Yukiko was looking a bit confused by this. “We are not going to live on Neptune,” she said after a moment.
“Of course not,” said Asia reassuringly, then glanced at Justin. “Neptune is our countryside, our farmland and our forests. After sailing all our lives through emptiness, we have reached the land that will sustain us. We will harvest its resources, and our ship will grow in size and splendor,
A magnificent home, imperishable, glittering with stars,
Greatest in the heavens . . . ”
And we will create our own gravity, by present means or some other.”

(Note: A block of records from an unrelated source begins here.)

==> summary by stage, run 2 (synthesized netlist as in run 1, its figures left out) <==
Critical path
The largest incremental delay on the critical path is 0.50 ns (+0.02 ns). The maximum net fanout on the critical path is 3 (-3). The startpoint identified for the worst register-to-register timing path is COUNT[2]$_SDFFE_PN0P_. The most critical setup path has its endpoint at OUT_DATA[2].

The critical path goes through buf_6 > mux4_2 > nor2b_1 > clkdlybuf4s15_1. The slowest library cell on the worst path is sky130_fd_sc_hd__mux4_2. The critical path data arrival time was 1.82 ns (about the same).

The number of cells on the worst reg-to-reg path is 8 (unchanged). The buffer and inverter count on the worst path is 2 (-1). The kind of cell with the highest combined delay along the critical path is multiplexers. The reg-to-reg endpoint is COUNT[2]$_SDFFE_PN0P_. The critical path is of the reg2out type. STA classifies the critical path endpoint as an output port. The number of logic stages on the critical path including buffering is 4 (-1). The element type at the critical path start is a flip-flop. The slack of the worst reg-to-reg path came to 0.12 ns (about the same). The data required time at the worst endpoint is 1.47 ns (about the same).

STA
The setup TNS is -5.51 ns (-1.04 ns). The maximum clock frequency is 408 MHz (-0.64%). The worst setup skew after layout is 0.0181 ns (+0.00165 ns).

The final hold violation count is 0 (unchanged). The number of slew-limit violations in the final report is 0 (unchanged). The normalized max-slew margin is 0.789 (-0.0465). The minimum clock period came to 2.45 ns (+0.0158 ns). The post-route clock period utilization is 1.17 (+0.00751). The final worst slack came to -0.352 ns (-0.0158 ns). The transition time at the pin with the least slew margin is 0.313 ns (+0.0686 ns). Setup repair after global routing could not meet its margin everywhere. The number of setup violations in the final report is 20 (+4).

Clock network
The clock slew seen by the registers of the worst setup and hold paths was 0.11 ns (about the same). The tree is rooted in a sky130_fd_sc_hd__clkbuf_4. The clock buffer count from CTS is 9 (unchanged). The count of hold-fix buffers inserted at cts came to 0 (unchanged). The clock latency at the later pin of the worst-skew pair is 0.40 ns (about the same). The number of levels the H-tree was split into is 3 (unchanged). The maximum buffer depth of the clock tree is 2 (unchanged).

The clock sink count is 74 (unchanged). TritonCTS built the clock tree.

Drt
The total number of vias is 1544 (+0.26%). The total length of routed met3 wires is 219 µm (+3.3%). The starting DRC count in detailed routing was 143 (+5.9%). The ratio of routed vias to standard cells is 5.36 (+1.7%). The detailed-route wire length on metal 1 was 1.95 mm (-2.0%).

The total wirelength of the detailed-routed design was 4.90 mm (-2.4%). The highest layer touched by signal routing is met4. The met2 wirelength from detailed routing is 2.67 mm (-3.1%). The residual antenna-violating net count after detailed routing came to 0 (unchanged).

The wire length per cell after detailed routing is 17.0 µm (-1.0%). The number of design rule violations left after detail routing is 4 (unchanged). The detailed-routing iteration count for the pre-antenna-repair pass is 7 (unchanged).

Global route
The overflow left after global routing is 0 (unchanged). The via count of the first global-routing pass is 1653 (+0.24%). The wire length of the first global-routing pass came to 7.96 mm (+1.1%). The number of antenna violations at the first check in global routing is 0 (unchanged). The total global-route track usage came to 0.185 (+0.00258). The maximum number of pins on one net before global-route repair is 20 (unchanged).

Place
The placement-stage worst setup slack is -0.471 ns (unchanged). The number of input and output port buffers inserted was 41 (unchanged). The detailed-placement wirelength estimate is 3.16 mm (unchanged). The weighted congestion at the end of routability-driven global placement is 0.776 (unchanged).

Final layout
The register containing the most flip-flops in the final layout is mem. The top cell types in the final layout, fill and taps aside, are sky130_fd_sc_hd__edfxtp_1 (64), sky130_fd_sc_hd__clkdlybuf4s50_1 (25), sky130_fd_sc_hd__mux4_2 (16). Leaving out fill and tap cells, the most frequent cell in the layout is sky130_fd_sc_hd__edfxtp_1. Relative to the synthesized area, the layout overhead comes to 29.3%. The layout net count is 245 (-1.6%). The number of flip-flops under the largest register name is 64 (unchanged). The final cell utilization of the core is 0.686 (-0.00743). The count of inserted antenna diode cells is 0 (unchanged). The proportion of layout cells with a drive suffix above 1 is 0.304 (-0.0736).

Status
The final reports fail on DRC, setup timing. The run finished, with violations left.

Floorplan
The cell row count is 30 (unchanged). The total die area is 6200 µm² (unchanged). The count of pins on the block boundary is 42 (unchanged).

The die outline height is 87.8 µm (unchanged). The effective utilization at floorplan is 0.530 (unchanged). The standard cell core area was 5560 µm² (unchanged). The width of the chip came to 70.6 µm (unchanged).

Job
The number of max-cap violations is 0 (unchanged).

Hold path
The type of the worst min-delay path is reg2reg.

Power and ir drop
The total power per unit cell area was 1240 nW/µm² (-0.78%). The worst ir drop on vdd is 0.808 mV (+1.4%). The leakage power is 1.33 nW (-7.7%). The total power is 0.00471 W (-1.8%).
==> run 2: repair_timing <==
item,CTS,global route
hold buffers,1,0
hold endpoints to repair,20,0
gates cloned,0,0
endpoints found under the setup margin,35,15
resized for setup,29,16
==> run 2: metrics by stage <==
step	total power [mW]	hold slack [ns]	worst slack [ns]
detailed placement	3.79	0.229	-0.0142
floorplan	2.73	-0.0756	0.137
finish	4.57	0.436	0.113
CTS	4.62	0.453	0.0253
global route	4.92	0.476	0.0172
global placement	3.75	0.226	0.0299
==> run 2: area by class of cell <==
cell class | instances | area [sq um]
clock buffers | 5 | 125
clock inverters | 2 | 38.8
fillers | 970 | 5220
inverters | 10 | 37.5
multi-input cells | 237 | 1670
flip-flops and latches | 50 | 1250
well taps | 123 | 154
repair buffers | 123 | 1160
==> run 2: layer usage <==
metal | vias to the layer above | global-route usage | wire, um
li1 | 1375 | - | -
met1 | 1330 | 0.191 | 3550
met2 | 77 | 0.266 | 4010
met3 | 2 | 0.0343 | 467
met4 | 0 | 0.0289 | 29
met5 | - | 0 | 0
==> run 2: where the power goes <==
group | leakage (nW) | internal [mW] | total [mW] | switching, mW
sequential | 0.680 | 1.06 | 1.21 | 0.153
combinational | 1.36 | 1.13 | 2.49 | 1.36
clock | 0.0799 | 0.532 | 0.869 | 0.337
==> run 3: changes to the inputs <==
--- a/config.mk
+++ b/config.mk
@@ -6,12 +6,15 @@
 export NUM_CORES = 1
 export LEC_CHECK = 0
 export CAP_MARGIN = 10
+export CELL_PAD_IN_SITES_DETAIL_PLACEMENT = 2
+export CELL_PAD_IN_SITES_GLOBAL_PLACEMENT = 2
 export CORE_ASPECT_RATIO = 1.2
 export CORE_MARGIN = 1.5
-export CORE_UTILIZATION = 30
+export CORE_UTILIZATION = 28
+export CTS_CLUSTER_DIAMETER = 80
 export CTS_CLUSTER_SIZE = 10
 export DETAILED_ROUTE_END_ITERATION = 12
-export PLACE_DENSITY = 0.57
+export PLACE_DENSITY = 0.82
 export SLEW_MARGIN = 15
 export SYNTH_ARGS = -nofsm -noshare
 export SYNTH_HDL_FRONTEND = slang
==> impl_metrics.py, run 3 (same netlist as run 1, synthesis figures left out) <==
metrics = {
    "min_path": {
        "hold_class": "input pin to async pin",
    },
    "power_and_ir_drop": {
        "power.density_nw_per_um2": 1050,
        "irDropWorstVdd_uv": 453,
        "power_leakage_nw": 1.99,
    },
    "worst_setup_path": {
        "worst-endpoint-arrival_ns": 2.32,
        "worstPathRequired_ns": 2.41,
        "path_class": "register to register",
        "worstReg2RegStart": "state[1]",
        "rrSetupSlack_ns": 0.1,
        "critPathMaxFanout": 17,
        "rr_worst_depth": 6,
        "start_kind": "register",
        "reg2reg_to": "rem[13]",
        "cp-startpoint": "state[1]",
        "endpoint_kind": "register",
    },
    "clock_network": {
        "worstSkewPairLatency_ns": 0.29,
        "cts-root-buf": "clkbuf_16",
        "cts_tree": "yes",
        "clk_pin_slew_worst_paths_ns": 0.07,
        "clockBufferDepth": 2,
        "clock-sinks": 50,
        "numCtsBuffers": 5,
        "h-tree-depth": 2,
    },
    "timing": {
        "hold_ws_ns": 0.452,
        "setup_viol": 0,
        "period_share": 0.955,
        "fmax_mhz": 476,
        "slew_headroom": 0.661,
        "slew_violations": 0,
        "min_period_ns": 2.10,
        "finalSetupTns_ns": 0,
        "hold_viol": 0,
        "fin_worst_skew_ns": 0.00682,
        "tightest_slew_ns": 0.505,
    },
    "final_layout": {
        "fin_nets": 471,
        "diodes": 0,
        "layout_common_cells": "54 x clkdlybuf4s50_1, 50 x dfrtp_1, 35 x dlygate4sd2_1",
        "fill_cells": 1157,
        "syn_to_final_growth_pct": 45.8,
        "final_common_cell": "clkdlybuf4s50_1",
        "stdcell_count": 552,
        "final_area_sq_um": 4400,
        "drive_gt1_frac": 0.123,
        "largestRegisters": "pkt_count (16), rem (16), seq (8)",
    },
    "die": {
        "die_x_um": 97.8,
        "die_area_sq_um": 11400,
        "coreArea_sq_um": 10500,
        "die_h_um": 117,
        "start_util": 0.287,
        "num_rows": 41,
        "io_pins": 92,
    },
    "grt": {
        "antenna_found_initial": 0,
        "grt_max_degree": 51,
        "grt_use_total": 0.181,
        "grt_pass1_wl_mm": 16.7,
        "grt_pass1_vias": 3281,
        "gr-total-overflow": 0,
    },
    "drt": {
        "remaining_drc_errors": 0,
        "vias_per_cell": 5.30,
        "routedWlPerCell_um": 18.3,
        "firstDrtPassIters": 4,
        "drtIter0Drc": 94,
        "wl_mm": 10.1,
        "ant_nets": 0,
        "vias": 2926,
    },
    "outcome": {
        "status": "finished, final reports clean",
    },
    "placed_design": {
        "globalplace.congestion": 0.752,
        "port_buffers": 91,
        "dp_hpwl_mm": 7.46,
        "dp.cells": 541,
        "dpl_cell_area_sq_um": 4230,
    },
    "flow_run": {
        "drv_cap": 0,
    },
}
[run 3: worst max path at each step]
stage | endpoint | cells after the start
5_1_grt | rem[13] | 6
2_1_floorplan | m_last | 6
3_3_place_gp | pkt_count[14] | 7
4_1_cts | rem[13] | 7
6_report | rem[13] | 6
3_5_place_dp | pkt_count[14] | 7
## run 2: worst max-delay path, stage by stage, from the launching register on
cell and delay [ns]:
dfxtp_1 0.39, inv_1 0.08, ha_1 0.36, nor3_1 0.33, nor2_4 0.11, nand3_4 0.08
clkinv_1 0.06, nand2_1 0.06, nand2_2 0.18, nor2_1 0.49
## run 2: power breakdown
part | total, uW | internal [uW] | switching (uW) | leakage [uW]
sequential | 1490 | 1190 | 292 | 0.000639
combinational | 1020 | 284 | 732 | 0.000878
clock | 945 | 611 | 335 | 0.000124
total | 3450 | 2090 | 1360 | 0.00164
$ cat config.mk
export PLATFORM = sky130hd
export DESIGN_NAME = bp_me_cache_dma_arbiter_flat
export DESIGN_NICKNAME = d
export VERILOG_FILES = /design/src/rtl/bp_me_cache_dma_arbiter_if.sv /design/src/rtl/bp_me_cache_dma_arbiter.sv /design/src/flat_wrapper.sv
export SDC_FILE = /design/constraint.sdc
export NUM_CORES = 1
export LEC_CHECK = 0
export BUFFER_PORTS_ARGS = -buffer_cell sky130_fd_sc_hd__buf_2
export CAP_MARGIN = 20
export CORE_AREA = 2 2 233 235
export CTS_BUF_LIST = sky130_fd_sc_hd__clkbuf_4 sky130_fd_sc_hd__clkbuf_8
export DETAILED_ROUTE_END_ITERATION = 16
export DIE_AREA = 0 0 235 237
export GPL_TIMING_DRIVEN = 0
export REMOVE_ABC_BUFFERS = 1
export SLEW_MARGIN = 30
export SYNTH_ARGS = -nofsm -noshare
export SYNTH_HDL_FRONTEND = slang
export SYNTH_SLANG_ARGS = --single-unit
$ cat constraint.sdc
create_clock -name clk_i -period 2.85 [get_ports clk_i]
set_clock_uncertainty 0.2 [all_clocks]
set_input_delay 0.285 -clock clk_i [delete_from_list [all_inputs] [get_ports clk_i]]
set_output_delay 0.285 -clock clk_i [all_outputs]
set_load 0.02 [all_outputs]
$ cat src/rtl/bp_me_cache_dma_arbiter_if.sv
// Slice-side DMA ports and DRAM-side streaming port shared by the arbiter.
// master = arbiter side, slave = the slices/DRAM environment.
interface bp_me_cache_dma_arbiter_if #(
  parameter int num_slices_p  = 2,
  parameter int hdr_width_p   = 64,
  parameter int dword_width_p = 64
);
  logic [num_slices_p-1:0][hdr_width_p-1:0]   slice_cmd_header_i;
  logic [num_slices_p-1:0]                    slice_cmd_wr_i;
  logic [num_slices_p-1:0]                    slice_cmd_header_v_i;
  logic [num_slices_p-1:0]                    slice_cmd_header_yumi_o;
  logic [num_slices_p-1:0][dword_width_p-1:0] slice_cmd_data_i;
  logic [num_slices_p-1:0]                    slice_cmd_data_v_i;
  logic [num_slices_p-1:0]                    slice_cmd_data_yumi_o;
  logic [dword_width_p-1:0]                   slice_resp_data_o;
  logic [num_slices_p-1:0]                    slice_resp_data_v_o;
  logic [num_slices_p-1:0]                    slice_resp_data_ready_i;

  logic [hdr_width_p-1:0]   mem_cmd_header_o;
  logic                     mem_cmd_header_v_o;
  logic                     mem_cmd_header_yumi_i;
  logic [dword_width_p-1:0] mem_cmd_data_o;
  logic                     mem_cmd_data_v_o;
  logic                     mem_cmd_data_yumi_i;
  logic [hdr_width_p-1:0]   mem_resp_header_i;
  logic                     mem_resp_header_v_i;
  logic                     mem_resp_header_ready_o;
  logic [dword_width_p-1:0] mem_resp_data_i;
  logic                     mem_resp_data_v_i;
  logic                     mem_resp_data_ready_o;

  modport master (
    input  slice_cmd_header_i, slice_cmd_wr_i, slice_cmd_header_v_i,
    output slice_cmd_header_yumi_o,
    input  slice_cmd_data_i, slice_cmd_data_v_i,
    output slice_cmd_data_yumi_o,
    output slice_resp_data_o, slice_resp_data_v_o,
    input  slice_resp_data_ready_i,
    output mem_cmd_header_o, mem_cmd_header_v_o,
    input  mem_cmd_header_yumi_i,
    output mem_cmd_data_o, mem_cmd_data_v_o,
    input  mem_cmd_data_yumi_i,
    input  mem_resp_header_i, mem_resp_header_v_i,
    output mem_resp_header_ready_o,
    input  mem_resp_data_i, mem_resp_data_v_i,
    output mem_resp_data_ready_o
  );

  modport slave (
    output slice_cmd_header_i, slice_cmd_wr_i, slice_cmd_header_v_i,
    input  slice_cmd_header_yumi_o,
    output slice_cmd_data_i, slice_cmd_data_v_i,
    input  slice_cmd_data_yumi_o,
    input  slice_resp_data_o, slice_resp_data_v_o,
    output slice_resp_data_ready_i,
    input  mem_cmd_header_o, mem_cmd_header_v_o,
    output mem_cmd_header_yumi_i,
    input  mem_cmd_data_o, mem_cmd_data_v_o,
    output mem_cmd_data_yumi_i,
    output mem_resp_header_i, mem_resp_header_v_i,
    input  mem_resp_header_ready_o,
    output mem_resp_data_i, mem_resp_data_v_i,
    input  mem_resp_data_ready_o
  );
endinterface
`src/rtl/elevator_scheduler.sv`:
```
// elevator_scheduler: SCAN-policy car controller.
// Latches floor request pulses into a pending register and sequences car
// motion and door timing. A single 32-bit down-counter times both a one-floor
// step and the door-open interval.
// Optional emergency stop: define ELEVATOR_ESTOP_EN to add the `estop` input.
//
// state | meaning
// IDLE  | car parked, doors closed, waiting for pending requests
// MOVE  | car travelling one floor per MOVE_CYCLES
// DOOR  | doors open for DOOR_CYCLES (reloaded by a same-floor request)
module elevator_scheduler #(
   parameter int FLOORS      = 4,
   parameter int MOVE_CYCLES = 100000000,
   parameter int DOOR_CYCLES = 200000000,
   localparam int FW         = $clog2(FLOORS)
) (
   input  logic              CLK,
   input  logic              reset_n,
`ifdef ELEVATOR_ESTOP_EN
   input  logic              estop,
`endif
   input  logic [FLOORS-1:0] req_pulse,
   output logic [FW-1:0]     cur_floor,
   output logic              dir_up,
   output logic              moving,
   output logic              door_open,
   output logic              arrive_pulse,
   output logic [FLOORS-1:0] pending
);

   localparam logic [1:0] S_IDLE = 2'b00;
   localparam logic [1:0] S_MOVE = 2'b01;
   localparam logic [1:0] S_DOOR = 2'b10;

   localparam logic [31:0] MOVE_LOAD = 32'(MOVE_CYCLES - 1);
   localparam logic [31:0] DOOR_LOAD = 32'(DOOR_CYCLES - 1);

   logic [1:0]        state_q, state_d;
   logic [31:0]       cnt_q, cnt_d;
   logic [FW-1:0]     floor_q, floor_d;
   logic              dir_q, dir_d;
   logic [FLOORS-1:0] pend_q, pend_d;
   logic              arrive_q, arrive_d;

   logic [FLOORS-1:0] pend_set;
   logic [FLOORS-1:0] clear_mask;
   logic [FW-1:0]     step_floor;

   // True when any request lies strictly beyond floor f in direction up.
   function automatic logic req_ahead(input logic [FLOORS-1:0] p,
                                      input logic [FW-1:0] f,
                                      input logic up);
      logic r;
      r = 1'b0;
      for (int i = 0; i < FLOORS; i++) begin
         if (p[i] && (up ? (i > int'(f)) : (i < int'(f)))) r = 1'b1;
      end
      return r;
   endfunction

   // State and datapath registers.
   always_ff @(posedge CLK or negedge reset_n) begin
      if (!reset_n) begin
         state_q  <= S_IDLE;
         cnt_q    <= '0;
         floor_q  <= '0;
         dir_q    <= 1'b1;
         pend_q   <= '0;
         arrive_q <= 1'b0;
      end else begin
         state_q  <= state_d;
         cnt_q    <= cnt_d;
         floor_q  <= floor_d;
         dir_q    <= dir_d;
         pend_q   <= pend_d;
         arrive_q <= arrive_d;
      end
   end

   // Next state, counter, floor, direction and pending-request update.
   always_comb begin
      state_d    = state_q;
      cnt_d      = cnt_q;
      floor_d    = floor_q;
      dir_d      = dir_q;
      arrive_d   = 1'b0;
      pend_set   = pend_q | req_pulse;
      clear_mask = '0;
      step_floor = dir_q ? (floor_q + FW'(1)) : (floor_q - FW'(1));

      case (state_q)
         S_IDLE: begin
            if (pend_q[floor_q]) begin
               state_d             = S_DOOR;
               cnt_d               = DOOR_LOAD;
               clear_mask[floor_q] = 1'b1;
            end else if (req_ahead(pend_q, floor_q, dir_q)) begin
               state_d = S_MOVE;
               cnt_d   = MOVE_LOAD;
            end else if (req_ahead(pend_q, floor_q, ~dir_q)) begin
               state_d = S_MOVE;
               cnt_d   = MOVE_LOAD;
               dir_d   = ~dir_q;
            end
         end
         S_MOVE: begin
            if (cnt_q != 32'd0) begin
               cnt_d = cnt_q - 32'd1;
            end else begin
               floor_d  = step_floor;
               arrive_d = 1'b1;
               if (pend_q[step_floor]) begin
                  state_d                = S_DOOR;
                  cnt_d                  = DOOR_LOAD;
                  clear_mask[step_floor] = 1'b1;
               end else if (req_ahead(pend_q, step_floor, dir_q)) begin
                  cnt_d = MOVE_LOAD;
               end else begin
                  state_d = S_IDLE;
               end
            end
         end
         S_DOOR: begin
            // A call for the floor we are already serving just holds the door.
            pend_set[floor_q] = pend_q[floor_q];
            if (req_pulse[floor_q]) begin
               cnt_d = DOOR_LOAD;
            end else if (cnt_q != 32'd0) begin
               cnt_d = cnt_q - 32'd1;
            end else begin
               state_d = S_IDLE;
            end
         end
         default: state_d = S_IDLE;
      endcase

      pend_d = pend_set & ~clear_mask;

`ifdef ELEVATOR_ESTOP_EN
      if (estop) begin
         state_d  = state_q;
         cnt_d    = cnt_q;
         floor_d  = floor_q;
         dir_d    = dir_q;
         arrive_d = 1'b0;
         pend_d   = pend_q | req_pulse;
      end
`endif
   end

   // Output decode from the registered state.
   always_comb begin
      moving       = (state_q == S_MOVE);
      door_open    = (state_q == S_DOOR);
      arrive_pulse = arrive_q;
`ifdef ELEVATOR_ESTOP_EN
      if (estop) arrive_pulse = 1'b0;
`endif
   end

   assign cur_floor = floor_q;
   assign dir_up    = dir_q;
   assign pending   = pend_q;

endmodule
```
### src/rtl/fifo_rd_sched.sv
// fifo_rd_sched: round-robin burst read scheduler over NUM_CH synchronous FIFOs.
// One channel is granted at a time. Reads are issued only while the 4-entry
// output buffer has room for every word already requested. Returned words
// are queued oldest-first and tagged with their source channel.
module fifo_rd_sched #(
   parameter int NUM_CH    = 4,
   parameter int FIFO_DWTH = 8,
   parameter int BURST_LEN = 4,
   parameter int CH_W      = $clog2(NUM_CH)
) (
   input  logic                        clk,
   input  logic                        rst,
   input  logic [NUM_CH-1:0]           fifo_empty,
   input  logic [NUM_CH-1:0]           fifo_valid,
   input  logic [NUM_CH*FIFO_DWTH-1:0] fifo_dout,
   output logic [NUM_CH-1:0]           fifo_rden,
   output logic [FIFO_DWTH-1:0]        out_data,
   output logic [CH_W-1:0]             out_ch,
   output logic                        out_valid,
   input  logic                        out_ready,
   output logic                        busy
);

   localparam int              IW        = $clog2(BURST_LEN + 1);
   localparam logic [IW-1:0]   BURST_MAX = IW'(BURST_LEN);
   localparam logic [1:0]      ST_IDLE   = 2'd0;
   localparam logic [1:0]      ST_BURST  = 2'd1;
   localparam logic [1:0]      ST_DRAIN  = 2'd2;

   logic [1:0]           state_r;
   logic [CH_W-1:0]      gnt_r;
   logic [CH_W-1:0]      last_r;
   logic [IW-1:0]        issued_r;
   logic [2:0]           inflight_r;
   logic [2:0]           bcnt_r;
   logic [1:0]           wr_ptr_r;
   logic [1:0]           rd_ptr_r;
   logic [FIFO_DWTH-1:0] buf_data_r [4];
   logic [CH_W-1:0]      buf_ch_r   [4];

   logic [FIFO_DWTH-1:0] dout_word_s [NUM_CH];
   logic [CH_W:0]        pick_s;
   logic                 credit_ok_s;
   logic                 issue_s;
   logic                 push_s;
   logic                 pop_s;
   logic                 burst_end_s;
   logic                 drain_done_s;
   logic [NUM_CH-1:0]    rden_s;

   // First non-empty channel after 'last', wrapping; MSB flags that one exists.
   // Walking k downward lets the nearest candidate overwrite farther ones.
   function automatic logic [CH_W:0] rr_pick(input logic [CH_W-1:0] last,
                                             input logic [NUM_CH-1:0] empty);
      logic [CH_W:0]   pick;
      logic [CH_W-1:0] idx;
      pick = '0;
      for (int k = NUM_CH; k >= 1; k--) begin
         idx = CH_W'((int'(last) + k) % NUM_CH);
         if (!empty[idx]) begin
            pick = {1'b1, idx};
         end
      end
      return pick;
   endfunction

   // Split the concatenated FIFO data bus into per-channel words.
   always_comb begin
      for (int c = 0; c < NUM_CH; c++) begin
         dout_word_s[c] = fifo_dout[c*FIFO_DWTH +: FIFO_DWTH];
      end
   end

   // Issue, return and handshake decisions for this cycle.
   always_comb begin
      pick_s       = rr_pick(last_r, fifo_empty);
      credit_ok_s  = ({1'b0, bcnt_r} + {1'b0, inflight_r}) < 4'd4;
      if (state_r == ST_BURST) begin
         issue_s = !fifo_empty[gnt_r] && (issued_r < BURST_MAX) && credit_ok_s;
      end else begin
         issue_s = 1'b0;
      end
      push_s       = fifo_valid[gnt_r] && (inflight_r != 3'd0);
      pop_s        = (bcnt_r != 3'd0) && out_ready;
      burst_end_s  = (issue_s && ((issued_r + IW'(1)) == BURST_MAX)) || fifo_empty[gnt_r];
      drain_done_s = (inflight_r == 3'd0) || ((inflight_r == 3'd1) && push_s);
      rden_s       = '0;
      if (issue_s) begin
         rden_s[gnt_r] = 1'b1;
      end else begin
         rden_s = '0;
      end
   end

   // Grant state machine and read accounting.
   always_ff @(posedge clk) begin
      if (rst) begin
         state_r    <= ST_IDLE;
         gnt_r      <= '0;
         last_r     <= CH_W'(NUM_CH - 1);
         issued_r   <= '0;
         inflight_r <= 3'd0;
      end else begin
         inflight_r <= inflight_r + 3'(issue_s) - 3'(push_s);
         case (state_r)
            ST_IDLE: begin
               if (pick_s[CH_W]) begin
                  gnt_r    <= pick_s[CH_W-1:0];
                  issued_r <= '0;
                  state_r  <= ST_BURST;
               end
            end
            ST_BURST: begin
               if (issue_s) begin
                  issued_r <= issued_r + IW'(1);
               end
               if (burst_end_s) begin
                  state_r <= ST_DRAIN;
               end
            end
            ST_DRAIN: begin
               if (drain_done_s) begin
                  last_r  <= gnt_r;
                  state_r <= ST_IDLE;
               end
            end
            default: begin
               state_r <= ST_IDLE;
            end
         endcase
      end
   end

   // Output buffer: oldest-first, push on return, pop on accepted handshake.
   always_ff @(posedge clk) begin
      if (rst) begin
         wr_ptr_r <= 2'd0;
         rd_ptr_r <= 2'd0;
         bcnt_r   <= 3'd0;
         for (int i = 0; i < 4; i++) begin
            buf_data_r[i] <= '0;
            buf_ch_r[i]   <= '0;
         end
      end else begin
         if (push_s) begin
            buf_data_r[wr_ptr_r] <= dout_word_s[gnt_r];
            buf_ch_r[wr_ptr_r]   <= gnt_r;
            wr_ptr_r             <= wr_ptr_r + 2'd1;
         end
         if (pop_s) begin
            rd_ptr_r <= rd_ptr_r + 2'd1;
         end
         bcnt_r <= bcnt_r + 3'(push_s) - 3'(pop_s);
      end
   end

   assign fifo_rden = rden_s;
   assign out_data  = buf_data_r[rd_ptr_r];
   assign out_ch    = buf_ch_r[rd_ptr_r];
   assign out_valid = (bcnt_r != 3'd0);
   assign busy      = (state_r != ST_IDLE);

endmodule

“There is still more about it than that,” Justin said pleasantly. “Would you like me to show you?” He leaned over toward Asia, as though to whisper in her ear, and pushed her suddenly off the edge.
With a shriek she sailed into open space, the force of his shove propelling her outward faster than gravity pulled her down. The children were shouting, but she didn’t hear them. A tremendous void yawned beneath her, and the vagrant breezes that wafted through the Hull seemed to buffet her face more quickly.